─── EXERCISE MATERIALS ───
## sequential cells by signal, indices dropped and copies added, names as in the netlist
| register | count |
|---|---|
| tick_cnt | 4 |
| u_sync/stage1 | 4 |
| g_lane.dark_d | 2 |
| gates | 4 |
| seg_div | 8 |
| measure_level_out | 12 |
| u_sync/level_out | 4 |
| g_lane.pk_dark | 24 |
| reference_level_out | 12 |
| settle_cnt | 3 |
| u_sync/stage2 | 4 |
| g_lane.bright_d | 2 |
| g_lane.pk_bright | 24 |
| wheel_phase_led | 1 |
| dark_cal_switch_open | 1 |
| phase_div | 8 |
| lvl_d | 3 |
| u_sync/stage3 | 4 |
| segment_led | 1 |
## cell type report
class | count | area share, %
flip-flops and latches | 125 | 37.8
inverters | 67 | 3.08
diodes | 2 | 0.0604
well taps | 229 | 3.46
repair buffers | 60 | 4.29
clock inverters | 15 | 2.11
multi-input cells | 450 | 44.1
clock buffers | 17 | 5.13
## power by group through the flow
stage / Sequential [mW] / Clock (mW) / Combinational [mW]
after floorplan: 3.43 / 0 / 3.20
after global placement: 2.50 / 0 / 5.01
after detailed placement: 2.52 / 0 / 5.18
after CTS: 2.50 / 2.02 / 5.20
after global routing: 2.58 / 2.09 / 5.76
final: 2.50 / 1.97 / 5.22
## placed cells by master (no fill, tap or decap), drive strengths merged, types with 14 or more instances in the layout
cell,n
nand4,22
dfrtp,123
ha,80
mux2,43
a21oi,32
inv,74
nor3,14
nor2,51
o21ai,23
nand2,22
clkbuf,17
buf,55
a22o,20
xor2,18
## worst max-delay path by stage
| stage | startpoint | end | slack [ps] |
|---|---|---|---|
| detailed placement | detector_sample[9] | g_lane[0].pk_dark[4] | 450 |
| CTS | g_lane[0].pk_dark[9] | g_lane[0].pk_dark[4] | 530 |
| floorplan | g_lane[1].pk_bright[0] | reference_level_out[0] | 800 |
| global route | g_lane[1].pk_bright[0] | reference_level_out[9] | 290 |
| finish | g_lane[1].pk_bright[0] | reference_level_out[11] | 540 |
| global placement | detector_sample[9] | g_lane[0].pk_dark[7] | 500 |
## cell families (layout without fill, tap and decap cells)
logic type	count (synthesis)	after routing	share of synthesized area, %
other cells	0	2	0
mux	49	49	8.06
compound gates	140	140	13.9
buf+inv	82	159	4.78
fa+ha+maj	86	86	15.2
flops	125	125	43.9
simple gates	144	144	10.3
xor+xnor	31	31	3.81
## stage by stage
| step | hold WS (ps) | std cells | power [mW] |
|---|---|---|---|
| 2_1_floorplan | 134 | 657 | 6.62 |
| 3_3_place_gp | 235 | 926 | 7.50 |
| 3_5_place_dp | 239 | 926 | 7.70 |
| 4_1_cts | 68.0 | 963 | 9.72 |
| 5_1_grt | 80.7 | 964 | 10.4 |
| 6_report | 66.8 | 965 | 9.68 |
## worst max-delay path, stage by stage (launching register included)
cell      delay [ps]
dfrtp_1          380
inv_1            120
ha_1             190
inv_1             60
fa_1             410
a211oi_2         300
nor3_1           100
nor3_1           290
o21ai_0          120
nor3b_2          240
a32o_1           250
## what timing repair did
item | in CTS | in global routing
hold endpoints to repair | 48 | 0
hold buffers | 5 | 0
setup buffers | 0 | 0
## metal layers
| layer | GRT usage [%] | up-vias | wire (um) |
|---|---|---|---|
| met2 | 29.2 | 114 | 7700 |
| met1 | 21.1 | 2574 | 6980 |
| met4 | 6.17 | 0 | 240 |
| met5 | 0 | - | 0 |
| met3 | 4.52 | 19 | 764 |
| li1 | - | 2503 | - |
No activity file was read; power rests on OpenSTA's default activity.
───
» **ASSIGNMENT**:
Repeat the data word for word.

» **EXERCISE ANSWER**:
## sequential cells by signal, indices dropped and copies added, names as in the netlist
| register | count |
|---|---|
| tick_cnt | 4 |
| u_sync/stage1 | 4 |
| g_lane.dark_d | 2 |
| gates | 4 |
| seg_div | 8 |
| measure_level_out | 12 |
| u_sync/level_out | 4 |
| g_lane.pk_dark | 24 |
| reference_level_out | 12 |
| settle_cnt | 3 |
| u_sync/stage2 | 4 |
| g_lane.bright_d | 2 |
| g_lane.pk_bright | 24 |
| wheel_phase_led | 1 |
| dark_cal_switch_open | 1 |
| phase_div | 8 |
| lvl_d | 3 |
| u_sync/stage3 | 4 |
| segment_led | 1 |
## cell type report
class | count | area share, %
flip-flops and latches | 125 | 37.8
inverters | 67 | 3.08
diodes | 2 | 0.0604
well taps | 229 | 3.46
repair buffers | 60 | 4.29
clock inverters | 15 | 2.11
multi-input cells | 450 | 44.1
clock buffers | 17 | 5.13
## power by group through the flow
stage / Sequential [mW] / Clock (mW) / Combinational [mW]
after floorplan: 3.43 / 0 / 3.20
after global placement: 2.50 / 0 / 5.01
after detailed placement: 2.52 / 0 / 5.18
after CTS: 2.50 / 2.02 / 5.20
after global routing: 2.58 / 2.09 / 5.76
final: 2.50 / 1.97 / 5.22
## placed cells by master (no fill, tap or decap), drive strengths merged, types with 14 or more instances in the layout
cell,n
nand4,22
dfrtp,123
ha,80
mux2,43
a21oi,32
inv,74
nor3,14
nor2,51
o21ai,23
nand2,22
clkbuf,17
buf,55
a22o,20
xor2,18
## worst max-delay path by stage
| stage | startpoint | end | slack [ps] |
|---|---|---|---|
| detailed placement | detector_sample[9] | g_lane[0].pk_dark[4] | 450 |
| CTS | g_lane[0].pk_dark[9] | g_lane[0].pk_dark[4] | 530 |
| floorplan | g_lane[1].pk_bright[0] | reference_level_out[0] | 800 |
| global route | g_lane[1].pk_bright[0] | reference_level_out[9] | 290 |
| finish | g_lane[1].pk_bright[0] | reference_level_out[11] | 540 |
| global placement | detector_sample[9] | g_lane[0].pk_dark[7] | 500 |
## cell families (layout without fill, tap and decap cells)
logic type	count (synthesis)	after routing	share of synthesized area, %
other cells	0	2	0
mux	49	49	8.06
compound gates	140	140	13.9
buf+inv	82	159	4.78
fa+ha+maj	86	86	15.2
flops	125	125	43.9
simple gates	144	144	10.3
xor+xnor	31	31	3.81
## stage by stage
| step | hold WS (ps) | std cells | power [mW] |
|---|---|---|---|
| 2_1_floorplan | 134 | 657 | 6.62 |
| 3_3_place_gp | 235 | 926 | 7.50 |
| 3_5_place_dp | 239 | 926 | 7.70 |
| 4_1_cts | 68.0 | 963 | 9.72 |
| 5_1_grt | 80.7 | 964 | 10.4 |
| 6_report | 66.8 | 965 | 9.68 |
## worst max-delay path, stage by stage (launching register included)
cell      delay [ps]
dfrtp_1          380
inv_1            120
ha_1             190
inv_1             60
fa_1             410
a211oi_2         300
nor3_1           100
nor3_1           290
o21ai_0          120
nor3b_2          240
a32o_1           250
## what timing repair did
item | in CTS | in global routing
hold endpoints to repair | 48 | 0
hold buffers | 5 | 0
setup buffers | 0 | 0
## metal layers
| layer | GRT usage [%] | up-vias | wire (um) |
|---|---|---|---|
| met2 | 29.2 | 114 | 7700 |
| met1 | 21.1 | 2574 | 6980 |
| met4 | 6.17 | 0 | 240 |
| met5 | 0 | - | 0 |
| met3 | 4.52 | 19 | 764 |
| li1 | - | 2503 | - |
No activity file was read; power rests on OpenSTA's default activity.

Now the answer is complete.